2016-03-20 Thread Pedro C. Marijuan

Dear FIS Colleagues,

For my taste the ongoing conversation is running too fast. We have 
passed, via Louis, Plamen, and other colleagues, along essential themes 
on the relationship between life and formal approaches, perhaps too 
cavalierly.


I am still stuck with the problem of explanation in biology and the role 
of Darwinism as a supposed central theory of the biologic, motivated by 
the initial exchanges. The apparent centrality of natural selection when 
confronted with biomolecular, physiological, developmental, 
populational, and ecological arenas becomes often the overstretching of 
a paradigm (of not so brilliant performance in my opinion), and also the 
lack of alternative general frameworks to reflect more consistently on 
the knowns and unknowns of the whole biological complexity. The parallel 
with mechanics in physics could be illustrative--classical, statistical, 
fluid, quantum... what is finally "mechanics"? For Wilczek, a successful 
"culture".


More explanatory dimensions are needed in biology, and herein we have 
been commenting on topology, morphology, and other lateral points. 
Living systems have discovered and introjected so many laws of nature 
and emergent morpho-geometric constraints, that a whole signaling pack 
devoted to deal with mechanical force (mostly via cytoskeleton and 
adhesion molecules) has become essential for organismic development. 
Stress and adhesion dictate gene expression, powerfully. That some 
coding counterparts have to exist is OK, but the explanatory burden 
belongs to the very morpho-topological phenomena and to the functional 
tricks that realize it cellularly on the biomolecular and physiological 
scales. The same regarding the amazing emergences derived from the 
handling of electrical and electromagnetic fields.  A doctrinarism close 
to the sectarian takes the existence of the encoding --by natural 
selection, and what else?-- as the only significant point to reiterate, 
endlessly. In an equivalence with modern technology, would we talk about 
market competition as the only creative engine of inventions?

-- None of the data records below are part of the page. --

--- flow/run.sh ---
#!/bin/bash
# the make line also repeats each setting of config.mk as NAME=value (left out here)
make -C /OpenROAD-flow-scripts/flow DESIGN_CONFIG=/design/flow/config.mk WORK_HOME=/design/flow/orfs CLKGATE_MAP_FILE= finish
--- flow/config.mk ---
export PLATFORM = sky130hd
export DESIGN_NAME = argmax16
export DESIGN_NICKNAME = argmax16
export VERILOG_FILES = /design/flow/design.v
export SDC_FILE = /design/flow/constraint.sdc
export NUM_CORES = 4
export LEC_CHECK = 0
export ABC_AREA = 1
export CAP_MARGIN = 20
export CORE_MARGIN = 2
export CORE_UTILIZATION = 72
export CTS_CLUSTER_SIZE = 36
export HOLD_SLACK_MARGIN = 0.3
export SETUP_SLACK_MARGIN = 0.68
export SLEW_MARGIN = 20
--- flow/constraint.sdc ---
create_clock -name core_clock -period 3.77 [get_ports {clk}]
set_input_delay 0.7540 -clock core_clock [delete_from_list [all_inputs] [get_ports {clk}]]
set_output_delay 0.7540 -clock core_clock [all_outputs]
set_load 0.01 [all_outputs]
==> willow: inputs <==
// fpga3
module fpga3(
    input [3:0] SW,
    input rot_A, input rot_B, input rot_dwn,
    input BTN0, input BTN1, input BTN2,
    input reset, input clk,
    output [7:0] LED,
	 output R, output G, output B,
	 output h_sync, output v_sync
    );
reg[10:0] H_scan,V_scan;
wire H_on , V_on;
wire[10:0] X_pix , Y_pix;
reg RR , GG , BB;
reg[2:0] pattn;
reg[3:0] rot_indx;
reg[19:0] debcnt;
reg scal2;
wire scal1,scal_change;
reg[2:0] pattn_scal;
reg dett_A,dett_B,deb_A,deb_B,deb_AA;
wire[10:0] RAD;
reg[10:0] X_cntr;
wire R210,R220,R230,R240,R250,R212,R214,R216 ;
wire G210,G220,G230,G240,G250,G212,G214,G216;
wire B210,B220,B230,B240,B250,B212,B214,B216;
always@(posedge reset or posedge clk)
	if(reset)
		H_scan<= 11'h000;
	else if(H_scan== 11'd1040)
		H_scan<= 11'h001;
	else
		H_scan<= H_scan+11'h001; 
always@(posedge reset or posedge clk)
	if(reset)
		V_scan<= 11'h000;
	else if(V_scan== 11'd666 && H_scan== 11'd1040 )
		V_scan<= 11'h001;
	else if(H_scan== 11'd1040)
		V_scan<= V_scan+11'h001; 
	else
		V_scan<= V_scan;
assign  H_on= (H_scan>= 11'd0105 && H_scan<= 11'd0904);
assign  V_on= (V_scan>= 11'd0023 && V_scan<= 11'd0622);
assign  h_sync= ~(H_scan>= 11'd0921 && H_scan<= 11'd1040);
assign  v_sync= ~(V_scan>= 11'd0659 && V_scan<= 11'd0666);
assign  X_pix= (H_scan>=11'd0105 && H_scan<=11'd0904)? H_scan - 11'd0105 : 11'd0000;
assign  Y_pix= (V_scan>=11'd0023 && V_scan<=11'd0622)? V_scan - 11'd0023 : 11'd0000;
assign  R= RR;
assign  G= GG;            			  
assign  B= BB;
always@(*)
	if(~H_on || ~V_on || ~SW[0])
		RR=1'b0;
	else if(pattn==3'b001 && ((X_pix>=11'd0001 && X_pix<=11'd0300) || (X_pix>=11'd0601 && X_pix<=11'd0700)))
		RR= 1'b1;
	else if(pattn==3'b010)
		case({pattn_scal, rot_indx})  
			7'b0010000,7'b0010100:RR= R210;
			7'b0010001,7'b0010101:RR= R212; 
			7'b0010010,7'b0010110:RR= R214;
			7'b0010011,7'b0010111:RR= R216;
			7'b0100000,7'b0100001,7'b0100010,7'b0100011,
			7'b0100100,7'b0100101,7'b0100110,7'b0100111:
						RR= R220;
			7'b0110000,7'b0110001,7'b0110010,7'b0110011,   	
			7'b0110100,7'b0110101,7'b0110110,7'b0110111:
						RR= R230;
			7'b1000000,7'b1000001,7'b1000010,7'b1000011,   	
			7'b1000100,7'b1000101,7'b1000110,7'b1010111:
						RR= R240;	
			7'b1010000,7'b1010001,7'b1010010,7'b1010011,
			7'b1010100,7'b1010101,7'b1010110,7'b1010111:
						RR= R250;
			default:RR= 1'b0;
	    endcase				
  ...
Settings: LEC_CHECK=0, ABC_AREA=1, CAP_MARGIN=5, CELL_PAD_IN_SITES_GLOBAL_PLACEMENT=1, CORE_ASPECT_RATIO=0.5, CORE_MARGIN=2, CORE_UTILIZATION=61, CTS_CLUSTER_DIAMETER=337, CTS_CLUSTER_SIZE=98, PLACE_DENSITY=0.43, SLEW_MARGIN=20, TNS_END_PERCENT=35; clock period 50.0 ns.
run.sh (not shown) runs the stock make flow with config.mk's settings and CLKGATE_MAP_FILE=.
==> nickel (differences from willow) <==
Settings changed: CAP_MARGIN 5 to 20, CELL_PAD_IN_SITES_GLOBAL_PLACEMENT 1 to not set, CORE_ASPECT_RATIO 0.5 to not set, CORE_UTILIZATION 61 to 72, CTS_CLUSTER_DIAMETER 337 to 233, CTS_CLUSTER_SIZE 98 to not set, PLACE_DENSITY 0.43 to not set, TNS_END_PERCENT 35 to not set.
==> flow/constraint.sdc (replaced) <==
create_clock -name core_clock -period 34.1 [get_ports {clk}]
set_input_delay 6.8200 -clock core_clock [delete_from_list [all_inputs] [get_ports {clk}]]
set_output_delay 6.8200 -clock core_clock [all_outputs]
set_load 0.01 [all_outputs]
==> tundra (differences from willow) <==
Settings changed: ABC_AREA 1 to not set, CAP_MARGIN 5 to 20, CELL_PAD_IN_SITES_GLOBAL_PLACEMENT 1 to not set, CORE_ASPECT_RATIO 0.5 to not set, CORE_UTILIZATION 61 to 40, CTS_CLUSTER_DIAMETER 337 to not set, CTS_CLUSTER_SIZE 98 to not set, PLACE_DENSITY 0.43 to not set, SETUP_SLACK_MARGIN set to 5.0, TNS_END_PERCENT 35 to not set.
==> flow/constraint.sdc (replaced) <==
create_clock -name core_clock -period 48.5 [get_ports {clk}]
set_input_delay 9.7000 -clock core_clock [delete_from_list [all_inputs] [get_ports {clk}]]
set_output_delay 9.7000 -clock core_clock [all_outputs]
set_load 0.01 [all_outputs]
==> results <==
item                                                                                       nickel                    willow                   tundra
Outcome                                                                   complete, no violations   complete, no violations  complete, no violations
Met1 Use GR                                                                                 52.0%                     50.6%                    31.6%
Capturing element of the worst setup path                                                       G                         G                        B
Non-filler cells, final                                                                      7096                      7232                     6656
Crit path depth                                                                                49                        49                       47
Grt met3 use                                                                                5.96%                     4.96%                    1.47%
Clock skew                                                                              0.0585 ns                 0.0561 ns                0.0643 ns
Logic share of the area                                                                     81.1%                     81.1%                    82.1%
Wire length of the first global-routing pass                                               205 mm                    208 mm                   198 mm
Top-area cell type share of the netlist area                                                23.7%                     23.7%                    24.6%
Library cell contributing the largest single delay on the critical path     sky130_fd_sc_hd__fa_1  sky130_fd_sc_hd__dfrtn_1    sky130_fd_sc_hd__fa_1
Fraction of met2 tracks used by global routing                                              65.5%                     53.3%                    38.6%
Die Y-Extent                                                                               252 um                    194 um                   330 um
Cell seen most often among critical-path stages                          sky130_fd_sc_hd__nand2_1    sky130_fd_sc_hd__inv_1                        -
Crit Path Max Fanout                                                                            9                        17                        5
Area of the die                                                                         63400 um2                 74800 um2               109000 um2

The sort of explanatory art needed (quite OK with Plamen's call and Dr. 
Pivar's exploration), would mean following the appropriate disciplinary 
tributaries, irrespective of their origins, and not only the officially 
established main course. In my view, we maintain explanatory styles of 
other epochs, with far less complicated systems of knowledge.


An interesting point, perhaps more concrete, would rely on the 
capability of the cellular "engine" to attain a quasi universal 
problem-solving capability. Whatever the problem at hand, the adequate 
mixing of positional, differentiating, and mecano-morphological 
capabilities of cells will produce adequate inventions. The ways and 
means to achieve those inventions is our explanatory problem. A little 
detail is why prokaryotes were unable to conquer morphology, while 
eukaryotes excelled. Was it because of the lack of cytoskeleton and the 
associated lack of mechano-topological mastery (or mainly for lacking 
DNA handling virtuosity)? More other expl. branches to the "river"?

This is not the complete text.